= Beginning of Section =

<file path="src/rtl/pong_game_ctrl.sv">
// Pong game sequencer: serve countdown, scoring, game-over detection and paddle motion.
// All outputs are registered; the serve button is edge-detected against its previous value.
module pong_game_ctrl #(
    parameter int MAX_SCORE   = 5,
    parameter int SERVE_DELAY = 60,
    parameter int BAR_LENGTH  = 180,
    parameter int BAR_SPEED   = 4,
    parameter int BAR_INIT    = 145,
    parameter int D_HEIGHT    = 470
) (
    input  logic        in_clock,
    input  logic        in_reset,
    input  logic        in_ani_stb,
    input  logic        in_serve,
    input  logic        in_left_up,
    input  logic        in_left_down,
    input  logic        in_right_up,
    input  logic        in_right_down,
    input  logic        in_left_score,
    input  logic        in_right_score,
    output logic        out_start,
    output logic        out_animate,
    output logic        out_ball_reset,
    output logic [11:0] out_leftbar_top,
    output logic [11:0] out_rightbar_top,
    output logic [3:0]  out_left_points,
    output logic [3:0]  out_right_points,
    output logic [2:0]  out_state,
    output logic [1:0]  out_winner
);
    localparam int          CNT_W    = $clog2(SERVE_DELAY + 1);
    localparam logic [11:0] BAR_MAX  = 12'(D_HEIGHT - BAR_LENGTH);
    localparam logic [11:0] BAR_RST  = 12'(BAR_INIT);
    localparam logic [11:0] SPEED    = 12'(BAR_SPEED);
    localparam logic [3:0]  MAX_PTS  = 4'(MAX_SCORE);

    typedef enum logic [2:0] {
        IDLE  = 3'd0,
        SERVE = 3'd1,
        PLAY  = 3'd2,
        POINT = 3'd3,
        OVER  = 3'd4
    } state_t;

    state_t             state_q, state_d;
    logic [CNT_W-1:0]   cnt_q, cnt_d;
    logic [3:0]         lpts_q, lpts_d, rpts_q, rpts_d;
    logic [1:0]         winner_q, winner_d;
    logic [11:0]        lbar_q, lbar_d, rbar_q, rbar_d;
    logic               start_q, start_d;
    logic               animate_q, animate_d;
    logic               ball_reset_q, ball_reset_d;
    logic               serve_prev_q;
    logic               serve_edge;
    logic [3:0]         l_next, r_next;

    // Up xor down moves the bar; the down sum is one bit wider so it cannot wrap.
    function automatic logic [11:0] move_bar(input logic [11:0] top,
                                             input logic up, input logic down);
        logic [12:0] sum;
        sum      = {1'b0, top} + {1'b0, SPEED};
        move_bar = top;
        if (up && !down)
            move_bar = (top < SPEED) ? 12'd0 : top - SPEED;
        else if (down && !up)
            move_bar = (sum > {1'b0, BAR_MAX}) ? BAR_MAX : sum[11:0];
    endfunction

    always_comb begin
        serve_edge   = in_serve & ~serve_prev_q;
        state_d      = state_q;
        cnt_d        = cnt_q;
        lpts_d       = lpts_q;
        rpts_d       = rpts_q;
        winner_d     = winner_q;
        lbar_d       = lbar_q;
        rbar_d       = rbar_q;
        start_d      = 1'b0;
        ball_reset_d = 1'b0;
        l_next = (in_left_score  && lpts_q < MAX_PTS) ? lpts_q + 4'd1 : lpts_q;
        r_next = (in_right_score && rpts_q < MAX_PTS) ? rpts_q + 4'd1 : rpts_q;

        if (in_ani_stb && state_q != OVER) begin
            lbar_d = move_bar(lbar_q, in_left_up, in_left_down);
            rbar_d = move_bar(rbar_q, in_right_up, in_right_down);
        end

        case (state_q)
            IDLE: begin
                if (serve_edge) begin
                    state_d = SERVE;
                    cnt_d   = '0;
                end
            end
            SERVE: begin
                if (in_ani_stb) begin
                    if (cnt_q == CNT_W'(SERVE_DELAY - 1)) begin
                        state_d = PLAY;
                        cnt_d   = '0;
                        start_d = 1'b1;
                    end else begin
                        cnt_d = cnt_q + CNT_W'(1);
                    end
                end
            end
            PLAY: begin
                lpts_d = l_next;
                rpts_d = r_next;
                if (l_next == MAX_PTS || r_next == MAX_PTS) begin
                    state_d  = OVER;
                    winner_d = {r_next == MAX_PTS, l_next == MAX_PTS};
                end else if (in_left_score || in_right_score) begin
                    state_d = POINT;
                end
            end
            POINT: begin
                if (serve_edge) begin
                    state_d = SERVE;
                    cnt_d   = '0;
                end
            end
            OVER: begin
                if (serve_edge) begin
                    state_d      = SERVE;
                    cnt_d        = '0;
                    lpts_d       = '0;
                    rpts_d       = '0;
                    winner_d     = '0;
                    lbar_d       = BAR_RST;
                    rbar_d       = BAR_RST;
                    ball_reset_d = 1'b1;
                end
            end
            default: state_d = IDLE;
        endcase

        animate_d = (state_d == PLAY);
    end

    always_ff @(posedge in_clock) begin
        if (in_reset) begin
            state_q      <= IDLE;
            cnt_q        <= '0;
            lpts_q       <= '0;
            rpts_q       <= '0;
            winner_q     <= '0;
            lbar_q       <= BAR_RST;
            rbar_q       <= BAR_RST;
            start_q      <= 1'b0;
            animate_q    <= 1'b0;
            ball_reset_q <= 1'b1;
            serve_prev_q <= 1'b1;
        end else begin
            state_q      <= state_d;
            cnt_q        <= cnt_d;
            lpts_q       <= lpts_d;
            rpts_q       <= rpts_d;
            winner_q     <= winner_d;
            lbar_q       <= lbar_d;
            rbar_q       <= rbar_d;
            start_q      <= start_d;
            animate_q    <= animate_d;
            ball_reset_q <= ball_reset_d;
            serve_prev_q <= in_serve;
        end
    end

    assign out_start        = start_q;
    assign out_animate      = animate_q;
    assign out_ball_reset   = ball_reset_q;
    assign out_leftbar_top  = lbar_q;
    assign out_rightbar_top = rbar_q;
    assign out_left_points  = lpts_q;
    assign out_right_points = rpts_q;
    assign out_state        = state_q;
    assign out_winner       = winner_q;
endmodule

</file>
<file path="config.mk">
export PLATFORM = sky130hd
export DESIGN_NAME = pong_game_ctrl
export DESIGN_NICKNAME = d
export VERILOG_FILES = /design/src/rtl/pong_game_ctrl.sv
export SDC_FILE = /design/constraint.sdc
export NUM_CORES = 1
export LEC_CHECK = 0
export BUFFER_PORTS_ARGS = -buffer_cell sky130_fd_sc_hd__clkbuf_2
export CELL_PAD_IN_SITES_DETAIL_PLACEMENT = 1
export CELL_PAD_IN_SITES_GLOBAL_PLACEMENT = 2
export CORE_MARGIN = 4
export CORE_UTILIZATION = 36
export DETAILED_ROUTE_END_ITERATION = 6
export GPL_TIMING_DRIVEN = 0
export HOLD_SLACK_MARGIN = 0.05
export PLACE_DENSITY_LB_ADDON = 0.15
export SYNTH_ARGS = -nofsm -noshare
export SYNTH_HDL_FRONTEND = slang
export SYNTH_SLANG_ARGS = --single-unit
</file>
<file path="constraint.sdc">
create_clock -name in_clock -period 5.4 [get_ports in_clock]
set_input_delay 0.81 -clock in_clock [delete_from_list [all_inputs] [get_ports in_clock]]
set_output_delay 0.81 -clock in_clock [all_outputs]
set_load 0.005 [all_outputs]
</file>
== After elaboration in Yosys (flattened, before gate mapping) ==
Cells that the tools add are included.

* Add/subtract/negate cells: 7
* Multiply operators: 0
* Div/mod/pow operators: 0
* Magnitude comparators: 6
* Equal/unequal tests: 13
* Shift-type cells: 0
* Multiplexer cells: 35
* Bitwise gates (word level): 4
* Reduce and logical (&&, ||, !) cells: 21

{| class="wikitable"
|+ Operators by type and width
! operator !! number
|-
| 12-bit two-way mux || 14
|-
| 12-bit by 3-bit adder with 13-bit output (second input constant) || 2
|-
| 13-bit by 9-bit greater-than comparator with 1-bit output (second input constant) || 2
|-
| 12-bit by 3-bit < comparator with 1-bit output (second input constant) || 2
|-
| 12-bit by 3-bit subtractor with 12-bit output (second input constant) || 2
|-
| 6-bit two-way mux || 3
|-
| 4-bit case mux with 2 select lines || 2
|-
| 3-bit two-way mux || 5
|-
| 4-bit two-way mux || 3
|-
| 6-bit case mux with 2 select lines || 1
|-
| 3-bit by 2-bit equality test with 1-bit output (second input constant) || 3
|-
| 3-bit case mux with 3 select lines || 1
|-
| 4-bit by 1-bit adder with 4-bit output (second input constant) || 2
|-
| 4-bit by 3-bit equality test with 1-bit output (second input constant) || 2
|-
| 4-bit by 3-bit < comparator with 1-bit output (second input constant) || 2
|-
| 1-bit logical AND || 7
|-
| 6-bit by 1-bit adder with 6-bit output (second input constant) || 1
|-
| 6-bit equality test (second input constant) || 1
|-
| 2-bit inequality test (second input constant) || 3
|-
| 3-bit AND reduction || 2
|-
| 3-bit OR reduction || 2
|-
| 1-bit logical NOT || 4
|-
| 2-bit two-way mux || 2
|-
| 2-bit case mux with 2 select lines || 1
|-
| other kinds (11) || 17
|}

* Flip-flop bits (word level): 47
* Bits in latches: 0
* Bits in writable memories: 0
* Memory bits (read-only): 0
* Input port bits: 10
* Output and inout port bits: 40
* Logic and storage cells: 97
* Memories: 0

== Longest topological paths before layout ==
* Depth in word-level cells: 8
* Gate-level depth with buffers: 9
* Depth with buffers taken out: 8

== Worst setup path before layout ==
No wires, ideal clock.

* Path kind: register -> register
* Start point: reg lbar_q[2] (netlist: out_leftbar_top[2])
* End point: reg lbar_q[3] (netlist: out_leftbar_top[3])
* Library setup time: 0.103 ns
* Arrival: 2.089 ns
* Data required time: 5.297 ns
* Setup slack: 3.207 ns
* Cell stages (with the launch flop): 9
* Path through: dfxtp_1 inv_1 ha_1 or3b_1 a21oi_1 o2111ai_1 a21oi_2 nor2_1 a2111oi_2

* Cells in the longest elaborated chain, start to end: 8

{| class="wikitable"
|+ RTL lines
! item !! line !! RTL
|-
| start, declared || 49 || <nowiki>logic [11:0] lbar_q, lbar_d, rbar_q, rbar_d;</nowiki>
|-
| start signal, assigned || 159 || <nowiki>lbar_q <= lbar_d;</nowiki>
|-
| 12-bit by 3-bit adder with 13-bit output || 61 || <nowiki>sum = {1'b0, top} + {1'b0, SPEED};</nowiki>
|-
| 13-bit by 9-bit greater-than comparator with 1-bit output || 66 || <nowiki>move_bar = (sum > {1'b0, BAR_MAX}) ? BAR_MAX : sum[11:0];</nowiki>
|-
| 12-bit two-way mux || 66 ||
|-
| 12-bit two-way mux || 65 || <nowiki>else if (down && !up)</nowiki>
|-
| 12-bit two-way mux (*) || 63 || <nowiki>if (up && !down)</nowiki>
|-
| 12-bit two-way mux (*) || 83 || <nowiki>if (in_ani_stb && state_q != OVER) begin</nowiki>
|-
| 12-bit two-way mux || 123 || <nowiki>if (serve_edge) begin</nowiki>
|-
| 12-bit two-way mux (*) || 88 || <nowiki>case (state_q)</nowiki>
|}

Mark *: on every way between the ends. The rest lies on a longest branch, timed or not.
A chain may end at the register's enable or synchronous reset.

== Worst setup path after layout ==
Ends and elaborated chain as after synthesis.

==> results_dict.tcl <==
set metrics [dict create \
    status "complete, no violations" \
    required_ps 5610 \
    firstDrtPassIters 4 \
    cts-root-buf "clkbuf_8" \
    dr.first_iter.drc_count 113 \
    cellLeakagePower_nw 1.49 \
    cp_top_family "compound AO/OA/AOI/OAI gates" \
    cts_resized 0 \
    crit_fanout 10 \
    fp.dieW_um 105 \
    antennaDiodeCount 0 \
    final_cell_count_no_fill 612 \
    synth-seq-cells 47 \
    worst_pin_slew_ps 727 \
    grt_pass1_wl_um 18100 \
    ys.flop_type "dfxtp_1" \
    hold_class "register to register" \
    drt-total-wl_um 10900 \
    drive_gt1_share_pct 17.2 \
    relSlewSlack_pct 51.1 \
    dieArea_mm2 0.0110 \
    overflow 0 \
    io_buffers 47 \
    crit_cells 8 \
    area_delta_synth_final_pct 13.7 \
    ys_warn_count 0 \
    routedWlPerCell_um 17.8 \
    first_global_vias 3516 \
    cts_setup_buffers 0 \
    r2r_cells 8 \
    clkLatencyLatePin_ps 310 \
    htree_num_levels 2 \
    drc 0 \
    syn_area_mm2 0.00339 \
    synth_fa_ha_area_share_pct 4.06 \
    fin_crit_sh_pct 49.3 \
    vias 3552 \
    via_per_inst 5.80 \
    cts.sinks 47 \
    critical_path.slowest_cell "dfxtp_1" \
    ant_nets 0 \
    max_freq_ghz 0.376 \
    final_cell_mix "clkbuf_2, dfxtp_1, nor2_1, nand2_1, a21oi_1" \
    power.density_mw_per_mm2 196 \
    gp_congestion 0.834 \
    fin_skew_ps 9.39 \
    syn_avg_cell_area_um2 7.60 \
    dp_cells 604 \
    crit_chain "inv_1 -> ha_1 -> or3b_1 -> a21oi_1 -> o2111ai_1 -> a21oi_2 -> nor2_1 -> a2111oi_2" \
    synth_fp_nets 467 \
    cts_max_path_buffers 2 \
    slew_viol_final 0 \
    rsz0062_at_grt "false" \
    synth-simple-area-share_pct 30.6 \
    pin_count 50 \
    nets 521 \
    min_period_ps 2660 \
    grt_use_total_pct 20.0 \
    critPathKind "register to register" \
    critical_path_buf_inv_count 1 \
    multiInputGateArea_mm2 0.00225 \
    clk_pin_slew_ps 100 \
    start_util_pct 36.8 \
    irDropWorstVdd_v 0.000105 \
    p_total_mw 0.755 \
    start_kind "register" \
    cpPeakStageDelay_ps 560 \
    holdPathStages 2 \
    cts_tree "built" \
    setup_viol 0 \
    synth_edf_count 0 \
    ys_async_sr_fraction_pct 0 \
    synth_cell_types 76 \
    ys_seq_area_share_pct 27.8 \
    numCtsBuffers 5 \
    layout_commonest_cell "clkbuf_2" \
    hpwl_um 8250 \
    postSynthCellCount 446 \
    antenna_found_initial 0 \
    synth_xor_xnor_area_share_pct 3.62 \
    synthMuxAreaShare_pct 2.73 \
    core_mm2 0.00920 \
    cts_hold_buffers 0 \
    grt_max_degree 16 \
    timing_hold_violations_final 0 \
    drv_cap 0 \
    tns_ps 0 \
    synth_top_family_by_area "simple AND/OR/NAND/NOR gates" \
    arrival_ps 2870 \
    n_fill_cell 1185 \
    die_h_um 105 \
    seq_area_um2 941 \
    synth_compound_area_share_pct 25.4 \
    num_rows 35 \
    crit_path_end_kind "register" \
]
==> state kept, by name, indices dropped and copies added (netlist names) <==
signal / count
out_rightbar_top: 12
out_leftbar_top: 12
out_left_points: 4
out_winner: 2
cnt_q: 6
serve_prev_q: 1
out_right_points: 4
out_ball_reset: 1
out_animate: 1
out_start: 1
out_state: 3
==> cell type report <==
type                       instances  area share [%]
buffer                            25            3.02
sequential                        47            24.4
multi-input combinational        353            58.5
clock buffer                       6            1.88
tap                              111            3.61
inverter                          21            2.05
timing repair buffer              47            6.11
clock inverter                     2           0.422
==> worst reg2reg max path, delay by kind of cell (launching register included) <==
family | cells | cell delay (ps)
flip-flops | 1 | 560
adder cells (fa/ha/maj) | 1 | 340
AND/OR/NAND/NOR | 2 | 520
AO/OA/AOI/OAI | 4 | 1010
buffers and inverters | 1 | 130
==> metrics by stage <==
stage | setup WS, ps | area (um^2) | hold WS (ps) | util, %
floorplan | 3210 | 3390 | 460 | -
global placement | 2780 | 3760 | 468 | 40.9
detailed placement | 2730 | 3760 | 484 | 40.9
CTS | 2690 | 3850 | 500 | 41.9
global route | 2550 | 3850 | 520 | 41.9
finish | 2740 | 3850 | 496 | 41.9
==> Yosys cell counts (5+ instances only) <==
cell type / count / area, um^2
inv_1: 20 / 75.1
nand2_1: 40 / 150
clkbuf_1: 13 / 48.8
nand4_1: 7 / 43.8
dfxtp_1: 47 / 941
a31oi_1: 7 / 43.8
xor2_1: 8 / 70.1
xnor2_1: 6 / 52.6
nand3b_1: 5 / 37.5
nand2b_1: 9 / 56.3
a22oi_1: 5 / 37.5
and3_1: 8 / 50.1
and3b_1: 5 / 43.8
nor2_1: 44 / 165
mux2i_1: 7 / 70.1
nand3_1: 20 / 100
nor3_1: 13 / 65.1
o21ai_0: 27 / 135
a21oi_1: 28 / 140
buf_2: 8 / 40.0
nor4_1: 7 / 43.8
nor2b_1: 9 / 56.3
o22ai_1: 5 / 31.3
ha_1: 11 / 138
==> routing by layer <==
layer | global-route usage (%) | share of wire (%) | up-vias
met5 | 0 | 0 | -
met4 | 4.78 | 1.2 | 0
met3 | 2.78 | 2.9 | 14
met2 | 33.1 | 47 | 61
met1 | 27.3 | 49 | 1734
li1 | - | - | 1743
==> where the power goes <==
part / internal, mW / leakage, nW / switching [mW]
logic: 0.0544 / 1.07 / 0.0964
clock network: 0.0935 / 0.0418 / 0.138
registers: 0.357 / 0.382 / 0.0152
total: 0.505 / 1.49 / 0.250
==> path summary, 6_finish.rpt <==
path | slack, ps | to | start
max | 2740 | out_leftbar_top[3]$_SDFF_PP0_ | out_leftbar_top[2]$_SDFF_PP0_
min | 500 | out_winner[1]$_SDFFE_PP0P_ | out_winner[1]$_SDFFE_PP0P_
max reg2reg | 2740 | out_leftbar_top[3]$_SDFF_PP0_ | out_leftbar_top[2]$_SDFF_PP0_
min reg2reg | 500 | out_winner[1]$_SDFFE_PP0P_ | out_winner[1]$_SDFFE_PP0P_
==> cell families (layout without fill, tap and decap cells) <==
group,Yosys count,after routing
xor gates and xnor gates,14,14
buffers and inverters,46,101
and+or+nand+nor,194,194
AOI/OAI and AO/OA,125,125
DFF,47,47
muxes,9,9
adders and majority gates,11,11
Note: power is estimated with default switching activity, not from simulation.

= End of Section =

*Action item*: Please write out, exactly as they appear above, only the lines in the stretch from the line with "nand3_1: 20 / 100" through the line with "xor gates and xnor gates,14,14".

*Solution for this problem*:
nand3_1: 20 / 100
nor3_1: 13 / 65.1
o21ai_0: 27 / 135
a21oi_1: 28 / 140
buf_2: 8 / 40.0
nor4_1: 7 / 43.8
nor2b_1: 9 / 56.3
o22ai_1: 5 / 31.3
ha_1: 11 / 138
==> routing by layer <==
layer | global-route usage (%) | share of wire (%) | up-vias
met5 | 0 | 0 | -
met4 | 4.78 | 1.2 | 0
met3 | 2.78 | 2.9 | 14
met2 | 33.1 | 47 | 61
met1 | 27.3 | 49 | 1734
li1 | - | - | 1743
==> where the power goes <==
part / internal, mW / leakage, nW / switching [mW]
logic: 0.0544 / 1.07 / 0.0964
clock network: 0.0935 / 0.0418 / 0.138
registers: 0.357 / 0.382 / 0.0152
total: 0.505 / 1.49 / 0.250
==> path summary, 6_finish.rpt <==
path | slack, ps | to | start
max | 2740 | out_leftbar_top[3]$_SDFF_PP0_ | out_leftbar_top[2]$_SDFF_PP0_
min | 500 | out_winner[1]$_SDFFE_PP0P_ | out_winner[1]$_SDFFE_PP0P_
max reg2reg | 2740 | out_leftbar_top[3]$_SDFF_PP0_ | out_leftbar_top[2]$_SDFF_PP0_
min reg2reg | 500 | out_winner[1]$_SDFFE_PP0P_ | out_winner[1]$_SDFFE_PP0P_
==> cell families (layout without fill, tap and decap cells) <==
group,Yosys count,after routing
xor gates and xnor gates,14,14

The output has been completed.